TASK DIRECTIONS: Reproduce the top of the data verbatim, through and including the line that contains "timing,worstMarginPinSlew,966,ps".

[Stored data entries]
================================

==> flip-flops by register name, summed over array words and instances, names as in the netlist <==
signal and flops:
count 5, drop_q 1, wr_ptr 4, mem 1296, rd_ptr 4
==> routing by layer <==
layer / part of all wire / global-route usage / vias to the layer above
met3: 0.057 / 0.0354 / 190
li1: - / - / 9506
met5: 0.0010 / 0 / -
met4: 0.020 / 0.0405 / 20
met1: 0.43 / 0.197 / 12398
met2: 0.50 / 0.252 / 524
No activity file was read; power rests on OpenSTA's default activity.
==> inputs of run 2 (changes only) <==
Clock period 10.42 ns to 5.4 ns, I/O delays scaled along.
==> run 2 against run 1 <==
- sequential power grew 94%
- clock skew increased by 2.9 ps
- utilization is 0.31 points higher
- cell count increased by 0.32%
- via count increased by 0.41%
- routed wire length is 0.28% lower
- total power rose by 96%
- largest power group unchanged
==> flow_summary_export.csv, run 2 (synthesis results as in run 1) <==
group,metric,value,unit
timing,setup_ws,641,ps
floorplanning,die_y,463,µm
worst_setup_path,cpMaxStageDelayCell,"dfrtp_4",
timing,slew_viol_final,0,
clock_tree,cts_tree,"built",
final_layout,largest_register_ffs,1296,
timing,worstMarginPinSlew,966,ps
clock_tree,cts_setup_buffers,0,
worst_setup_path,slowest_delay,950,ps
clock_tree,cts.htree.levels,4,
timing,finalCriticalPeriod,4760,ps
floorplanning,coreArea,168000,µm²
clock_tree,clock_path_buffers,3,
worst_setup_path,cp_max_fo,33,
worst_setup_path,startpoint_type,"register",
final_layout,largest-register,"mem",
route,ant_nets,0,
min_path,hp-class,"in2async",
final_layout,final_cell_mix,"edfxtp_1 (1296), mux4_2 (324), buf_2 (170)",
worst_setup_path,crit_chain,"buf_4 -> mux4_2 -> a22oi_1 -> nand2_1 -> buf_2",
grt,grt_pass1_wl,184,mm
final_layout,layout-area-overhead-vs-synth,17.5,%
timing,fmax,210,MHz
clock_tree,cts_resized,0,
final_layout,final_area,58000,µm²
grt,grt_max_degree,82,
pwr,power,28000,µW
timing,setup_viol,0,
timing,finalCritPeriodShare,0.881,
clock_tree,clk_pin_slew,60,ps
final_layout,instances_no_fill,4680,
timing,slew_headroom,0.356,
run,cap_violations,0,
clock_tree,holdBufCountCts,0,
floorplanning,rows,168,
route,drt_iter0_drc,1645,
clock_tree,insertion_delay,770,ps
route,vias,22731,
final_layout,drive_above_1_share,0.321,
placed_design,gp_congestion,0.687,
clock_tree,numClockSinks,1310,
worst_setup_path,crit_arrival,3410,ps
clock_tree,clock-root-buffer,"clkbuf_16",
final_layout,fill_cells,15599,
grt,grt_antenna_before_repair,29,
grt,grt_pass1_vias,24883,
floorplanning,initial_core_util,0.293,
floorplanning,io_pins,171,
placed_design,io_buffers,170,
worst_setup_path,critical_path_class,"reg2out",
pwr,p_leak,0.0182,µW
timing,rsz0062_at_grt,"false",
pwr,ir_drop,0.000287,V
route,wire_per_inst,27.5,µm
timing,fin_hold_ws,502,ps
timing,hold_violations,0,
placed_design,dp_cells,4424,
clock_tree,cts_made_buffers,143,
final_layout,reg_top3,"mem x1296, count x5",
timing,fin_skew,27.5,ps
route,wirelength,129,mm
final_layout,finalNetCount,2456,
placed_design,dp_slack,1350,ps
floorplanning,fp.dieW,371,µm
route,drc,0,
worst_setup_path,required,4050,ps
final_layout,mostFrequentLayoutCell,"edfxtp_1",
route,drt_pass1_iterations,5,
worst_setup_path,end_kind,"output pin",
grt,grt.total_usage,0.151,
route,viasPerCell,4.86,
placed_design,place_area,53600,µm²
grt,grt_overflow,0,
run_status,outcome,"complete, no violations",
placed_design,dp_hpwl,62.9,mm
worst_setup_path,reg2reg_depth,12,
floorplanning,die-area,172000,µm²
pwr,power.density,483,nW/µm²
**src/hw/egr_pkg.sv**
```systemverilog
/* Widths and beat types shared by the egress stage.
   Imported by every egress module and by the testbench. */

`default_nettype none

package egr_pkg;

    //////////////////////////////////////////////////
    // Widths

    localparam int EGR_BUS_BYTES  = 8;
    localparam int EGR_PORT_BYTES = 2;
    localparam int EGR_SPLIT      = EGR_BUS_BYTES / EGR_PORT_BYTES;
    localparam int EGR_PORT_IDX_W = 8;
    localparam int EGR_CNT_W      = 32;

    //////////////////////////////////////////////////
    // Beats

    // Keep is contiguous from byte 0, partial only on last
    typedef struct packed {
        logic [EGR_BUS_BYTES*8-1:0]  data;
        logic [EGR_BUS_BYTES-1:0]    keep;
        logic                        last;
        logic [EGR_PORT_IDX_W-1:0]   egress_port;
    } egr_bus_beat_t;

    typedef struct packed {
        logic [EGR_PORT_BYTES*8-1:0] data;
        logic [EGR_PORT_BYTES-1:0]   keep;
        logic                        last;
    } egr_port_beat_t;

    //////////////////////////////////////////////////
    // Counters

    typedef struct packed {
        logic [EGR_CNT_W-1:0] accepted;
        logic [EGR_CNT_W-1:0] dropped;
        logic [EGR_CNT_W-1:0] sent;
    } egr_port_cnts_t;

endpackage

`default_nettype wire
```
**src/hw/egr_port_counters.sv**
```systemverilog
/* Accepted, dropped and sent packet counters for every port.
   Counters saturate, and a per-port clear beats any event that cycle. */

`timescale 1ns/10ps
`default_nettype none

module egr_port_counters
    import egr_pkg::*;
#(
    parameter int NUM_PORTS = 4
)(
    input  logic                 egr_bus,
    input  logic                 rst_n,
    input  logic [NUM_PORTS-1:0] ev_accept,
    input  logic [NUM_PORTS-1:0] ev_drop,
    input  logic [NUM_PORTS-1:0] ev_sent,
    input  logic [NUM_PORTS-1:0] cnt_clear,
    output egr_port_cnts_t       cnts [NUM_PORTS]
);

    function automatic logic [EGR_CNT_W-1:0] sat_inc(
        input logic [EGR_CNT_W-1:0] v,
        input logic                 ev
    );
        return (ev && (v != '1)) ? v + 1'b1 : v;
    endfunction

    always_ff @(posedge egr_bus or negedge rst_n) begin
        if (!rst_n) begin
            for (int p = 0; p < NUM_PORTS; p++) begin
                cnts[p] <= '0;
            end
        end else begin
            for (int p = 0; p < NUM_PORTS; p++) begin
                if (cnt_clear[p]) begin
                    cnts[p] <= '0;
                end else begin
                    cnts[p].accepted <= sat_inc(cnts[p].accepted, ev_accept[p]);
                    cnts[p].dropped  <= sat_inc(cnts[p].dropped, ev_drop[p]);
                    cnts[p].sent     <= sat_inc(cnts[p].sent, ev_sent[p]);
                end
            end
        end
    end

endmodule

`default_nettype wire

```
**config.mk**
```make
export PLATFORM = sky130hd
export DESIGN_NAME = egr_port_counters
export DESIGN_NICKNAME = d
export VERILOG_FILES = /design/src/hw/egr_pkg.sv /design/src/hw/egr_port_counters.sv
export SDC_FILE = /design/constraint.sdc
export NUM_CORES = 1
export LEC_CHECK = 0
export ABC_AREA = 0
export BUFFER_PORTS_ARGS = -buffer_cell sky130_fd_sc_hd__buf_2
export CORE_MARGIN = 8
export CORE_UTILIZATION = 47
export CTS_CLUSTER_DIAMETER = 100
export DETAILED_ROUTE_END_ITERATION = 8
export PLACE_DENSITY = 0.7
export SYNTH_ARGS = -nofsm -noshare
export SYNTH_HDL_FRONTEND = slang
export SYNTH_SLANG_ARGS = --single-unit
```
**constraint.sdc**
```tcl
create_clock -name egr_bus -period 3.3 [get_ports egr_bus]
set_input_delay 0.165 -clock egr_bus [delete_from_list [all_inputs] [get_ports egr_bus]]
set_output_delay 0.165 -clock egr_bus [all_outputs]
set_load 0.01 [all_outputs]
```
# After elaboration in Yosys (flattened, before gate mapping)
# Cells that the tools add are included.
# Widths: inputs -> output; s select.
# op_classes
n_addsub	12
eq_ne	12
n_mux	16
reduce_logical	24
# op_table
op	count
$add 32x1->32 const B	12
$mux 32	12
$mux 96	4
$ne 32x32->1 const B	12
$reduce_bool 2->1	12
$logic_and 1x1->1	12
# totals
register_bits	384
inputBits	18
out_inout_bits	384
word_cells	76

# Depth between registers and ports, before layout
# Gate-level depths: netlist (run 1).
# depth
word_depth	4
mapped_depth	8
ltp_nobuf	7

# Least setup slack after synthesis (run 1)
# OpenSTA, ideal clock, no wires.
# synth_path
kind	flip-flop to flip-flop
startpoint	register cnts[192] in the netlist's numbering
endpoint	register cnts[202] in the netlist's numbering
setup_ns	0.132
arrival_time_ns	2.111
required_time_ns	3.168
setup_slack_ns	1.057
stages_incl_launch_ff	8
path_buffers	0
period_less_slack_ns	2.243
cell_sequence	dfrtp_1 > ha_1 > nand3_1 > or4_1 > o31ai_1 > nor3b_1 > xnor2_1 > nor2_1
# synth_between
elab_chain_cells	3
word_cells_on_any_way	6
cone_classes	add/sub: 1; eq/ne: 1; mux: 2; reduce/logical: 2
# synth_rtl
item	line_no	text
start, declared	egr_port_counters.sv:18	output egr_port_cnts_t cnts [NUM_PORTS]
$add 32x1->32 or $ne 32x32->1 (tied branches)	egr_port_counters.sv:25	return (ev && (v != '1)) ? v + 1'b1 : v;
$mux 32 or $logic_and 1x1->1 (tied branches)	egr_port_counters.sv:25	
$mux 96 or $reduce_bool 2->1 (tied branches)	--	
# Parallel ways exist; a longest one is shown, timed or not. The select of a mux whose other input is x is not followed.
# A chain may end at the register's enable or synchronous reset.

# Final worst setup path (run 1)
# layout_path
startpoint	register cnts[180] in the netlist's numbering
endpoint	register cnts[160] in the netlist's numbering
# layout_between
elab_chain_cells	3
# layout_rtl
item	line_no
$ne 32x32->1	egr_port_counters.sv:25
$logic_and 1x1->1	egr_port_counters.sv:25
$reduce_bool 2->1 (no source line)	--
# No other way between the ends.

================================

SOLUTION TO THIS TASK:
==> flip-flops by register name, summed over array words and instances, names as in the netlist <==
signal and flops:
count 5, drop_q 1, wr_ptr 4, mem 1296, rd_ptr 4
==> routing by layer <==
layer / part of all wire / global-route usage / vias to the layer above
met3: 0.057 / 0.0354 / 190
li1: - / - / 9506
met5: 0.0010 / 0 / -
met4: 0.020 / 0.0405 / 20
met1: 0.43 / 0.197 / 12398
met2: 0.50 / 0.252 / 524
No activity file was read; power rests on OpenSTA's default activity.
==> inputs of run 2 (changes only) <==
Clock period 10.42 ns to 5.4 ns, I/O delays scaled along.
==> run 2 against run 1 <==
- sequential power grew 94%
- clock skew increased by 2.9 ps
- utilization is 0.31 points higher
- cell count increased by 0.32%
- via count increased by 0.41%
- routed wire length is 0.28% lower
- total power rose by 96%
- largest power group unchanged
==> flow_summary_export.csv, run 2 (synthesis results as in run 1) <==
group,metric,value,unit
timing,setup_ws,641,ps
floorplanning,die_y,463,µm
worst_setup_path,cpMaxStageDelayCell,"dfrtp_4",
timing,slew_viol_final,0,
clock_tree,cts_tree,"built",
final_layout,largest_register_ffs,1296,
timing,worstMarginPinSlew,966,ps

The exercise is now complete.